Project description:The role of IL10 in the tumorigenesis of various cancer types is still controversial. Here, we found that increased IL10 levels are correlated with a poor prognosis in lung cancer patients. Moreover, IL10 levels were significantly increased in the lungs and serum of EGFRL858R- and Kras4bG12D-induced lung cancer mice, indicating that IL10 might facilitate lung cancer tumorigenesis. IL10 knockout in EGFRL858R and Kras4bG12D mice inhibited the development of lung tumors and decreased the levels of infiltrating M2 macrophages and tumor-promoting Treg lymphocytes.

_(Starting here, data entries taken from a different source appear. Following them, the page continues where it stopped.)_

File: config.mk
export PLATFORM = sky130hd
export DESIGN_NAME = phy_address_strap_reset
export DESIGN_NICKNAME = d
export VERILOG_FILES = /design/src/pas_pkg.sv /design/src/pas_pin_sync.sv /design/src/phy_address_strap_reset.sv
export VERILOG_INCLUDE_DIRS = /design/src
export SDC_FILE = /design/constraint.sdc
export NUM_CORES = 1
export LEC_CHECK = 0
export BUFFER_PORTS_ARGS = -buffer_cell sky130_fd_sc_hd__buf_2
export CAP_MARGIN = 15
export CORE_MARGIN = 5
export CORE_UTILIZATION = 40
export DETAILED_ROUTE_END_ITERATION = 10
export PLACE_DENSITY = 0.54
export SYNTH_ARGS = -nofsm -noshare
export SYNTH_HDL_FRONTEND = slang
export SYNTH_HIERARCHICAL = 1
export SYNTH_SLANG_ARGS = --single-unit
export TNS_END_PERCENT = 20
File: constraint.sdc
create_clock -name CORE_CLK -period 2.35 [get_ports CORE_CLK]
set_input_delay 0.1175 -clock CORE_CLK [delete_from_list [all_inputs] [get_ports CORE_CLK]]
set_output_delay 0.1175 -clock CORE_CLK [all_outputs]
set_load 0.02 [all_outputs]
===== src/diag_image_pkg.sv =====
// constants, offsets and types for the diagnostic image block
// assumes a 10 MHz clock and an ahb-lite master with single word transfers
package diag_image_pkg;

  // ****************************************************
  // clock and timing
  // ****************************************************
  localparam int unsigned CLK_HZ          = 10_000_000;
  localparam int unsigned CYC_PER_MS      = CLK_HZ / 1000;
  localparam int unsigned SURV_DEFAULT_MS = 80;
  localparam int unsigned SURV_MAX_MS     = 255;
  localparam int unsigned FILT_MS         = 5;
  localparam int unsigned FILT_CYC        = FILT_MS * CYC_PER_MS;

  // ****************************************************
  // register byte offsets
  // ****************************************************
  localparam logic [7:0] OFS_GEN     = 8'h00;
  localparam logic [7:0] OFS_CHAN    = 8'h04;
  localparam logic [7:0] OFS_PORT_LO = 8'h08;
  localparam logic [7:0] OFS_PORT_HI = 8'h0c;
  localparam logic [7:0] OFS_CFG     = 8'h10;
  localparam logic [7:0] OFS_EXT_EN  = 8'h14;
  localparam logic [7:0] OFS_SEL     = 8'h18;
  localparam logic [7:0] OFS_IDENT   = 8'h1c;
  localparam logic [7:0] OFS_EVENT   = 8'h20;

  // ****************************************************
  // general byte 0 bit positions
  // ****************************************************
  localparam int unsigned B_SYS_LOW   = 0;
  localparam int unsigned B_ACT_LOW   = 1;
  localparam int unsigned B_SENS_SHRT = 2;
  localparam int unsigned B_ACT_SHRT  = 3;
  localparam int unsigned B_UNDER_T   = 4;
  localparam int unsigned B_OVER_T    = 5;
  localparam int unsigned B_FORCED    = 6;
  localparam int unsigned B_INT_ERR   = 7;

  localparam logic [7:0] SURV_RST = 8'h50;

  typedef enum logic [1:0] {
    DIAG_NONE = 2'h0,
    DIAG_NOTE = 2'h1,
    DIAG_WARN = 2'h3,
    DIAG_ERR  = 2'h2
  } diag_class_t;

endpackage : diag_image_pkg


===== src/diag_image.sv =====
// diagnostic image for an eight port i/o master, ahb-lite register slave
// assumes pin level inputs are asynchronous, one clock domain
`timescale 1ns/1ns

module diag_image #(
  parameter int unsigned NCH   = 16,
  parameter int unsigned NPORT = 8,
  parameter int unsigned FILT  = diag_image_pkg::FILT_CYC,
  parameter int unsigned MSCYC = diag_image_pkg::CYC_PER_MS
) (
  input  wire logic        mclk_i,
  input  wire logic        rst_i,
  input  wire logic        ce_i,
  input  wire logic [15:0] out_cmd_i,
  input  wire logic [15:0] out_meas_i,
  input  wire logic [7:0]  gen_cond_i,
  input  wire logic [7:0]  port_comm_fault_i,
  input  wire logic [7:0]  port_valid_mismatch_i,
  input  wire logic [15:0] port_diag_class_i,
  input  wire logic [15:0] sel_vendor_id_i,
  input  wire logic [15:0] sel_device_id_i,
  input  wire logic [15:0] sel_event_code_i,
  input  wire logic        hsel,
  input  wire logic [31:0] haddr,
  input  wire logic [1:0]  htrans,
  input  wire logic        hwrite,
  input  wire logic [2:0]  hsize,
  input  wire logic [31:0] hwdata,
  input  wire logic        hready,
  output logic      [31:0] hrdata,
  output logic             hreadyout,
  output logic             hresp,
  output logic      [2:0]  port_sel_o
);
  import diag_image_pkg::*;

  // ****************************************************
  // input synchronisers
  // ****************************************************
  localparam int unsigned SW = 16 + 8 + 8 + 8 + 16;
  logic [SW-1:0] s1_q, s2_q;
  logic [15:0]   meas_s;
  logic [7:0]    gen_s, comm_s, vmis_s;
  logic [15:0]   cls_s;

  always_ff @(posedge mclk_i) begin
    if (rst_i) begin
      s1_q <= '0;
      s2_q <= '0;
    end else if (ce_i) begin
      s1_q <= {out_meas_i, gen_cond_i, port_comm_fault_i,
               port_valid_mismatch_i, port_diag_class_i};
      s2_q <= s1_q;
    end
  end
  assign {meas_s, gen_s, comm_s, vmis_s, cls_s} = s2_q;

  // ****************************************************
  // configuration registers and bus slave
  // ****************************************************
  logic [7:0]  surv_q, surv_d;
  logic [7:0]  ext_q, ext_d, evt_q, evt_d;
  logic [2:0]  sel_q, sel_d;
  logic        wr_q, wr_d;
  logic [7:0]  wa_q, wa_d;
  logic [31:0] rd_q, rd_d;
  logic [15:0] chan_q;
  logic [7:0]  gen0_q;
  logic [7:0]  pce_q, pve_q, pde_q, pdw_q, pdn_q;
  logic [15:0] ven_q, dev_q, evc_q;

  function automatic logic [31:0] rd_mux(input logic [7:0] a);
    logic [31:0] r;
    r = '0;
    if (a == OFS_GEN)
      r = {16'h0, 4'h0, pdn_q != 0, pdw_q != 0, pde_q != 0,
           pve_q != 0, gen0_q};
    else if (a == OFS_CHAN)
      r = {16'h0, chan_q};
    else if (a == OFS_PORT_LO)
      r = {pde_q, pve_q, 8'h00, pce_q};
    else if (a == OFS_PORT_HI)
      r = {16'h0, pdn_q, pdw_q};
    else if (a == OFS_CFG)
      r = {24'h0, surv_q};
    else if (a == OFS_EXT_EN)
      r = {16'h0, evt_q, ext_q};
    else if (a == OFS_SEL)
      r = {29'h0, sel_q};
    else if (a == OFS_IDENT)
      r = {ven_q, dev_q};
    else if (a == OFS_EVENT)
      r = {16'h0, evc_q};
    return r;
  endfunction : rd_mux

  always_comb begin
    surv_d = surv_q;
    ext_d  = ext_q;
    evt_d  = evt_q;
    sel_d  = sel_q;
    rd_d   = rd_q;
    wr_d   = 1'b0;
    wa_d   = wa_q;
    if (wr_q) begin
      if (wa_q == OFS_CFG)
        surv_d = hwdata[7:0];
      else if (wa_q == OFS_EXT_EN) begin
        ext_d = hwdata[7:0];
        evt_d = hwdata[15:8];
      end else if (wa_q == OFS_SEL)
        sel_d = hwdata[2:0];
    end
    if (hsel && hready && htrans[1]) begin
      wr_d = hwrite;
      wa_d = haddr[7:0];
      if (!hwrite)
        rd_d = rd_mux(haddr[7:0]);
    end
  end

  always_ff @(posedge mclk_i) begin
    if (rst_i) begin
      surv_q <= SURV_RST;
      ext_q  <= '0;
      evt_q  <= '0;
      sel_q  <= '0;
      wr_q   <= 1'b0;
      wa_q   <= '0;
      rd_q   <= '0;
    end else if (ce_i) begin
      surv_q <= surv_d;
      ext_q  <= ext_d;
      evt_q  <= evt_d;
      sel_q  <= sel_d;
      wr_q   <= wr_d;
      wa_q   <= wa_d;
      rd_q   <= rd_d;
    end
  end

  // ****************************************************
  // output channel surveillance
  // ****************************************************
  // counter wide enough for the longest window
  localparam int unsigned SCW = $clog2(SURV_MAX_MS * MSCYC + 1);
  logic [15:0]    cmd_q, cmd_d;
  logic [15:0]    chan_d, rise;
  logic [SCW-1:0] surv_cnt_q [NCH], surv_cnt_d [NCH];
  logic [15:0] filt_cnt_q [NCH], filt_cnt_d [NCH];

  always_comb begin
    cmd_d  = out_cmd_i;
    chan_d = chan_q;
    rise   = out_cmd_i & ~cmd_q;
    for (int i = 0; i < NCH; i++) begin
      surv_cnt_d[i] = surv_cnt_q[i];
      filt_cnt_d[i] = filt_cnt_q[i];
      if (rise[i])
        surv_cnt_d[i] = SCW'(surv_q * MSCYC);
      else if (surv_cnt_q[i] != 0)
        surv_cnt_d[i] = surv_cnt_q[i] - SCW'(1);
      if (out_cmd_i[i] != meas_s[i] && !rise[i]
          && surv_cnt_q[i] == 0) begin
        if (filt_cnt_q[i] != 16'(FILT))
          filt_cnt_d[i] = filt_cnt_q[i] + 16'd1;
      end else
        filt_cnt_d[i] = '0;
      chan_d[i] = (filt_cnt_q[i] == 16'(FILT));
    end
  end

  always_ff @(posedge mclk_i) begin
    if (rst_i) begin
      cmd_q  <= '0;
      chan_q <= '0;
      for (int i = 0; i < NCH; i++) begin
        surv_cnt_q[i] <= '0;
        filt_cnt_q[i] <= '0;
      end
    end else if (ce_i) begin
      cmd_q  <= cmd_d;
      chan_q <= chan_d;
      for (int i = 0; i < NCH; i++) begin
        surv_cnt_q[i] <= surv_cnt_d[i];
        filt_cnt_q[i] <= filt_cnt_d[i];
      end
    end
  end

  // ****************************************************
  // general and port diagnostics
  // ****************************************************
  logic [7:0]  gen0_d, pce_d, pve_d, pde_d, pdw_d, pdn_d;
  logic [15:0] ven_d, dev_d, evc_d;

  always_comb begin
    gen0_d = gen_s;
    gen0_d[B_ACT_SHRT] = gen_s[B_ACT_SHRT] | (|chan_q);
    pce_d = comm_s;
    pve_d = vmis_s;
    for (int p = 0; p < NPORT; p++) begin
      pde_d[p] = diag_class_t'(cls_s[2*p +: 2]) == DIAG_ERR;
      pdw_d[p] = diag_class_t'(cls_s[2*p +: 2]) == DIAG_WARN;
      pdn_d[p] = diag_class_t'(cls_s[2*p +: 2]) == DIAG_NOTE;
    end
    ven_d = ext_q[sel_q] ? sel_vendor_id_i : 16'h0000;
    dev_d = ext_q[sel_q] ? sel_device_id_i : 16'h0000;
    evc_d = evt_q[sel_q] ? sel_event_code_i : 16'h0000;
  end

  always_ff @(posedge mclk_i) begin
    if (rst_i) begin
      gen0_q <= '0;
      pce_q  <= '0;
      pve_q  <= '0;
      pde_q  <= '0;
      pdw_q  <= '0;
      pdn_q  <= '0;
      ven_q  <= '0;
      dev_q  <= '0;
      evc_q  <= '0;
    end else if (ce_i) begin
      gen0_q <= gen0_d;
      pce_q  <= pce_d;
      pve_q  <= pve_d;
      pde_q  <= pde_d;
      pdw_q  <= pdw_d;
      pdn_q  <= pdn_d;
      ven_q  <= ven_d;
      dev_q  <= dev_d;
      evc_q  <= evc_d;
    end
  end

  assign hrdata     = rd_q;
  assign hreadyout  = 1'b1;
  assign hresp      = 1'b0;
  assign port_sel_o = sel_q;
endmodule : diag_image


===== config.mk =====
export PLATFORM = sky130hd
export DESIGN_NAME = diag_image
export DESIGN_NICKNAME = d
export VERILOG_FILES = /design/src/diag_image_pkg.sv /design/src/diag_image.sv
export SDC_FILE = /design/constraint.sdc
export NUM_CORES = 2
export LEC_CHECK = 0
export BUFFER_PORTS_ARGS = -buffer_cell sky130_fd_sc_hd__buf_2
export CAP_MARGIN = 10
export CORE_UTILIZATION = 35
export DETAILED_ROUTE_END_ITERATION = 10
export GPL_TIMING_DRIVEN = 1
export PLACE_DENSITY_LB_ADDON = 0.25
export SLEW_MARGIN = 20
export SYNTH_ARGS = -nofsm -noshare
export SYNTH_HDL_FRONTEND = slang
export SYNTH_SLANG_ARGS = --single-unit

===== constraint.sdc =====
create_clock -name mclk_i -period 7.4 [get_ports mclk_i]
set_input_delay 1.48 -clock mclk_i [delete_from_list [all_inputs] [get_ports mclk_i]]
set_output_delay 1.48 -clock mclk_i [all_outputs]
set_load 0.01 [all_outputs]

# --- After elaboration in Yosys (flattened, before gate mapping) ---
# Memories as Yosys holds them, arrays and structs flattened.
# Index checks and enable logic that the tools add are counted.
classes:
  reduce_logical: 93
  bitwise_logic: 38
  multipliers: 1
  muxes: 118
  n_eq_ne: 83
  n_addsub: 32
  magnitude_cmp: 1
op_table:
  columns: ["operator", "n"]
  rows:
  - ["$mux W22", 48]
  - ["$mux W16", 52]
  - ["$logic_not A22 Y1", 16]
  - ["$reduce_bool A22 Y1", 16]
  - ["$sub A22 B1 Y22 const B", 16]
  - ["$add A16 B1 Y16 const B", 16]
  - ["$eq A16 B16 Y1 const B", 16]
  - ["$mux W32", 8]
  - ["$ne A16 B16 Y1 const B", 16]
  - ["$eq A8 B5 Y1 const B", 7]
  - ["$logic_and A1 B1 Y1", 34]
  - ["$or A1 B1 Y1", 33]
  - ["$eq A2 B2 Y1 const B", 16]
  - ["$reduce_bool A8 Y1", 4]
  - ["$mul A8 B10 Y18 const B", 1]
  - ["$and A16 B16 Y16", 1]
  - ["$eq A2 B1 Y1 const B", 8]
  - ["$eq A8 B4 Y1 const B", 2]
  - ["$logic_not A1 Y1", 16]
  - ["$ne A1 B1 Y1", 16]
  - ["$not A16 Y16", 1]
  - ["$reduce_or A16 Y1", 1]
  - ["$eq A8 B3 Y1 const B", 1]
  - ["$eq A8 B6 Y1 const B", 1]
  - ["other kinds (9)", 20]
totals:
  ramBits: 608
  elab_cells: 388
  regBits: 308
  inputBits: 195
  mem_count: 2
  out_inout_bits: 37
memory_table:
  columns: ["memory", "words", "word_bits", "rd", "rd_ports_with_merged_regs", "wr", "line_no", "rtl"]
  rows:
  - ["surv_cnt_q", 16, 22, 16, 0, 16, "diag_image.sv:149", "logic [SCW-1:0] surv_cnt_q [NCH], surv_cnt_d [NCH];"]
  - ["filt_cnt_q", 16, 16, 16, 0, 16, "diag_image.sv:150", "logic [15:0] filt_cnt_q [NCH], filt_cnt_d [NCH];"]

# --- Longest topological paths before layout ---
depth:
  ltp_word: 10
  mapped_depth: 14
  depth_no_buf: 12

# --- Least setup slack after synthesis ---
# No wires, ideal clock.
synth_path:
  kind: "register -> register"
  start: "register surv_q[1]"
  end: "memory surv_cnt_q[0][128] (netlist bit) (data pin)"
  path_stages_with_launch: 14
  path_slack_ps: 2931
  t_required_ps: 7132
  setup_ps: 268
  arrival_time_ps: 4201
  n_path_buf: 3
  synth_period_minus_slack_ps: 4469
  cell_sequence: "dfxtp_1 clkbuf_1 clkbuf_1 inv_1 fa_1 fa_1 inv_1 fa_1 a21o_1 a41oi_1 nor3_1 nor4_1 clkbuf_1 o22ai_1"
synth_lines:
  columns: ["item", "line_no", "rtl"]
  rows:
  - ["start: declaration", "diag_image.sv:61", "logic [7:0] surv_q, surv_d;"]
  - ["start signal: assignment", "diag_image.sv:132", "surv_q <= surv_d;"]
  - ["end: declaration", "diag_image.sv:149", null]

==> key figures <==
Die
  • Die height: 372.7 um
  • Core area: approximately 140000 sq um
  • Floorplan die width: around 370 um
  • Number of top-level design ports: 232
  • Die Footprint: 138900 sq um
  • Initial core utilization: 35.37%
  • Number of placement rows: between 100 and 150

Timing
  • Sum of negative setup slack: 0 ns
  • Count of final setup violators: 0
  • RSZ-0062 raised after global routing: no
  • Post-route clock period utilization: 71.95%
  • Final Skew: 0.02646 ns
  • Final-report max-slew violation count: 0
  • Post-layout minimum cycle time: 5.324 ns
  • Max-slew headroom: 23.37%
  • Maximum clock frequency: 187.8 MHz
  • Worst-Margin Slew: ~1.1 ns
  • Hold Violations, Final: 0

Layout
  • Filler Cells Inserted: 13.28k
  • Layout overhead on the synthesized area: 13.14%
  • FF/Latch Area: roughly 24000 sq um
  • Number of nets in the finished design: 5186
  • Share of layout cells above drive strength 1: under 10%
  • Area of the multi-input gates: 22440 sq um
  • Final standard cell area without fillers: 54410 sq um

Clocking
  • Clock Pin Slew Worst Setup and Hold Paths: 0.06 ns
  • Number of H-tree branching levels: 3
  • CTS-repair resized insts: 0
  • Number of buffers inserted by hold repair at cts: 0
  • Clock latency at the later pin of the worst-skew pair: 0.72 ns
  • Longest Clk Path Bufs: 3
  • Clk Tree Root Cell: sky130_fd_sc_hd__clkbuf_16
  • TritonCTS clock tree: yes
  • Buffers inserted during post-CTS setup optimization: 0
  • TritonCTS buffer count: 100
  • CTS Sinks: 916

Logic synthesis
  • Area share of xor/xnor cells in the synthesized design: 9.433%
  • Yosys cell types: 75
  • Post-Syn Instances: 4767
  • Syn nets: 5074
  • Synth Register Bits: 916
  • Number of warnings issued by yosys: 0
  • Main combinational cell family by area after synthesis: simple AND/OR/NAND/NOR gates
  • Multiplexer area fraction after synthesis: 4.090%
  • Sequential element share of the synthesized area: 50.78%
  • Post-Synthesis Mean Instance Area: ~10 sq um
  • Number of flops mapped to enable cells by yosys: 608
  • Post-Synth Adder-Cell Area: 3.101%
  • Post-Synth Simple-Gate Area: 20.20%
  • Area of the mapped netlist: roughly 48000 sq um
  • Share of the synthesized area in compound gates (AO/OA/AOI/OAI): 9.413%
  • Async set-or-reset flop fraction in the synthesized netlist: 0%
  • Main flop type after synthesis: sky130_fd_sc_hd__edfxtp_1

Detailed routing
  • Remaining antenna violation count: 0
  • Initial DRT Pass Iterations: 8
  • Post-detailed-route DRC marker count: 0
  • Average via count per standard cell: 5.326
  • DR WL/cell: 18.99 um
  • Total via count after detailed routing: 35.95k
  • Iteration-0 DRC Markers: 2795
  • Detailed-route wire length: 128.2 mm

Place
  • Post-detail-place hpwl: approximately 85 mm
  • Input/output buffers: 185
  • RePlAce Congestion: 0.8386
  • Area after DPL: 50980 sq um

Worst setup path
  • Delay of the slowest cell on the worst path: around 0.80 ns
  • Peak fanout along the critical path: 21
  • Most Frequent Cell on Critical Path: sky130_fd_sc_hd__fa_1
  • CP Class: flip-flop to flip-flop
  • Critical Path RT: approximately 7.9 ns
  • Master of the slowest instance on the critical path: sky130_fd_sc_hd__nand4_1
  • Critical path arrival: between 5 and 6 ns
  • Element type at the critical path end: flip-flop
  • CP Cell Sequence: buf_4, ha_1, inv_1, fa_1, fa_1, inv_1, fa_1, a21o_1, a41oi_1, a311o_1, nand4_1, buf_4, o22ai_1
  • Type of origin of the critical path: flip-flop

Power and ir drop
  • P per Cell Area: 224.1 nW/um^2
  • Worst IR Drop VDD: approximately 180 uV
  • Static power due to leakage: 19.42 nW

Status
  • Result of the run: completed

GRT
  • Global-route wire length before repair: 199.1 mm
  • Overall overflow remaining after global route: 0
  • Pin count of the biggest net entering global routing: 169
  • Vias in the first global route: 33.88k
  • Antenna violations before repair: 14
  • Overall routing resource usage: 18.00%

Worst hold path
  • Path category of the worst min-delay check: flip-flop to flip-flop

Job
  • Max Cap Violations: 0
## final timing paths
check / slack (ns) / start / depth (start not counted) / endpoint
worst max-delay path: 2.08 / surv_q[2] / 13 / surv_cnt_q[0][174]
worst min-delay path: 0.45 / wa_q[6] / 2 / wa_q[6]
worst max register to register: 2.08 / surv_q[2] / 13 / surv_cnt_q[0][174]
worst min register to register: 0.45 / wa_q[6] / 2 / wa_q[6]
## cell type report
class                           instances  share of cell area, %
Antenna cell                            4                0.01840
Clock buffer                          137                  5.213
Clock inverter                         50                 0.9221
Inverter                              125                 0.8623
Multi-Input combinational cell       3484                  41.24
Sequential cell                       916                  44.89
Tap cell                             1781                  4.095
Timing Repair Buffer                  252                  2.759
## critical path: cells and delay by family, from the launching register on
kind                     cells  cell delay, ns
flip-flops                   1            0.33
AND/OR/NAND/NOR              1            0.80
AO/OA/AOI/OAI                4            1.09
buffers and inverters        4            1.13
adder cells (fa/ha/maj)      4            1.77
## synth_stat cells, drive strengths merged, types with 53 or more instances
library cell  count  area share [%]
nor2            894             7.0
edfxtp          608              38
dfxtp           308              13
xnor2           300             5.5
nand2           273             2.1
xor2            218             4.0
clkbuf          195             1.5
mux2i           183             3.8
a211oi          162             2.5
nor3            138             1.4
inv             123            0.96
nand3           123             1.3
nor4            111             1.5
ha              100             2.6
a21oi            93            0.97
o21ai            89            0.93
nand4            78             1.0
o22ai            68            0.88
a22o             61             1.1
or4              60            0.95
or3              53            0.69
## cells in the final DEF, fill, tap and decap left out, types with 26 or more instances in the layout
| cell | n |
|---|---|
| sky130_fd_sc_hd__mux2i_1 | 183 |
| sky130_fd_sc_hd__clkbuf_16 | 103 |
| sky130_fd_sc_hd__nor2b_1 | 30 |
| sky130_fd_sc_hd__xnor2_1 | 297 |
| sky130_fd_sc_hd__ha_1 | 100 |
| sky130_fd_sc_hd__edfxtp_1 | 608 |
| sky130_fd_sc_hd__a211oi_1 | 162 |
| sky130_fd_sc_hd__nor4_1 | 104 |
| sky130_fd_sc_hd__buf_4 | 63 |
| sky130_fd_sc_hd__nand2_1 | 272 |
| sky130_fd_sc_hd__dfxtp_1 | 304 |
| sky130_fd_sc_hd__nand4_1 | 78 |
| sky130_fd_sc_hd__a311oi_1 | 31 |
| sky130_fd_sc_hd__nor2_1 | 887 |
| sky130_fd_sc_hd__a21oi_1 | 91 |
| sky130_fd_sc_hd__nor3_1 | 138 |
| sky130_fd_sc_hd__and3_1 | 47 |
| sky130_fd_sc_hd__nand3_1 | 123 |
| sky130_fd_sc_hd__inv_1 | 123 |
| sky130_fd_sc_hd__o22ai_1 | 68 |
| sky130_fd_sc_hd__or4_1 | 58 |
| sky130_fd_sc_hd__or3_1 | 53 |
| sky130_fd_sc_hd__nand3b_1 | 26 |
| sky130_fd_sc_hd__a22o_1 | 61 |
| sky130_fd_sc_hd__nand2b_1 | 45 |
| sky130_fd_sc_hd__xor2_1 | 216 |
| sky130_fd_sc_hd__o21ai_0 | 89 |
| sky130_fd_sc_hd__buf_2 | 183 |
## sequential cells by signal, summed over array words and instances, names as in the netlist
| name | cells |
|---|---|
| surv_cnt_q | 352 |
| chan_q | 16 |
| surv_q | 8 |
| gen0_q | 8 |
| ext_q | 8 |
| ven_q | 16 |
| hrdata | 32 |
| dev_q | 16 |
| wr_q | 1 |
| pde_q | 8 |
| s2_q | 56 |
| pdw_q | 8 |
| filt_cnt_q | 256 |
| wa_q | 8 |
| s1_q | 56 |
| pce_q | 8 |
| cmd_q | 16 |
| evc_q | 16 |
| evt_q | 8 |
| port_sel_o | 3 |
| pve_q | 8 |
| pdn_q | 8 |
## power by group
part | total (mW) | internal, mW | switching, mW
clock | 5.12 | 2.94 | 2.18
sequential | 5.99 | 5.74 | 0.250
combinational | 1.09 | 0.436 | 0.650
total | 12.2 | 9.11 | 3.08
## logic make-up (layout without fill, tap and decap cells)
family          after synthesis  in the layout
compound gates              650            650
mux                         191            191
other cells                   2              6
simple gates               2011           2011
flops                       916            916
xor+xnor                    518            518
fa+ha+maj                   112            112
buf+inv                     367            564
## metrics by stage
step           utilization [%]  worst slack [ns]  std cells  hold slack [ns]  power (mW)
2_1_floorplan                -             2.931       4767           0.4312       6.834
3_3_place_gp             37.49             2.077       6556           0.4408       7.149
3_5_place_dp             37.49             2.062       6556           0.4468       7.164
4_1_cts                  39.95             2.018       6743           0.4553       12.31
5_1_grt                  40.02             1.848       6749           0.4702       12.66
6_report                 40.02             2.076       6749           0.4505       12.19
## layer usage
layer  wire, um  GRT usage [%]
met1      61450          26.09
met2      57640          28.08
met3       6221          2.447
met4       2829          4.584
met5         13              0
No activity file was read; power rests on OpenSTA's default activity.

We also showed that EGF increases IL10 expression by enhancing IL10 mRNA stability, and IL10 subsequently activates JAK1/STAT3, Src, PI3K/Akt, and Erk signaling pathways. Interestingly, the IL10-induced recruitment of phosphorylated Src was critical for inducing EGFR through the activation of the JAK1/STAT3 pathway, suggesting that Src and JAK1 positively regulate each other to enhance STAT3 activity. Doxycycline-induced EGFRL858R mice treated with gefitinib and anti-IL10 antibodies exhibited poor tumor formation. In conclusion, IL10 and EGFR regulate each other through positive feedback, which leads to lung cancer formation.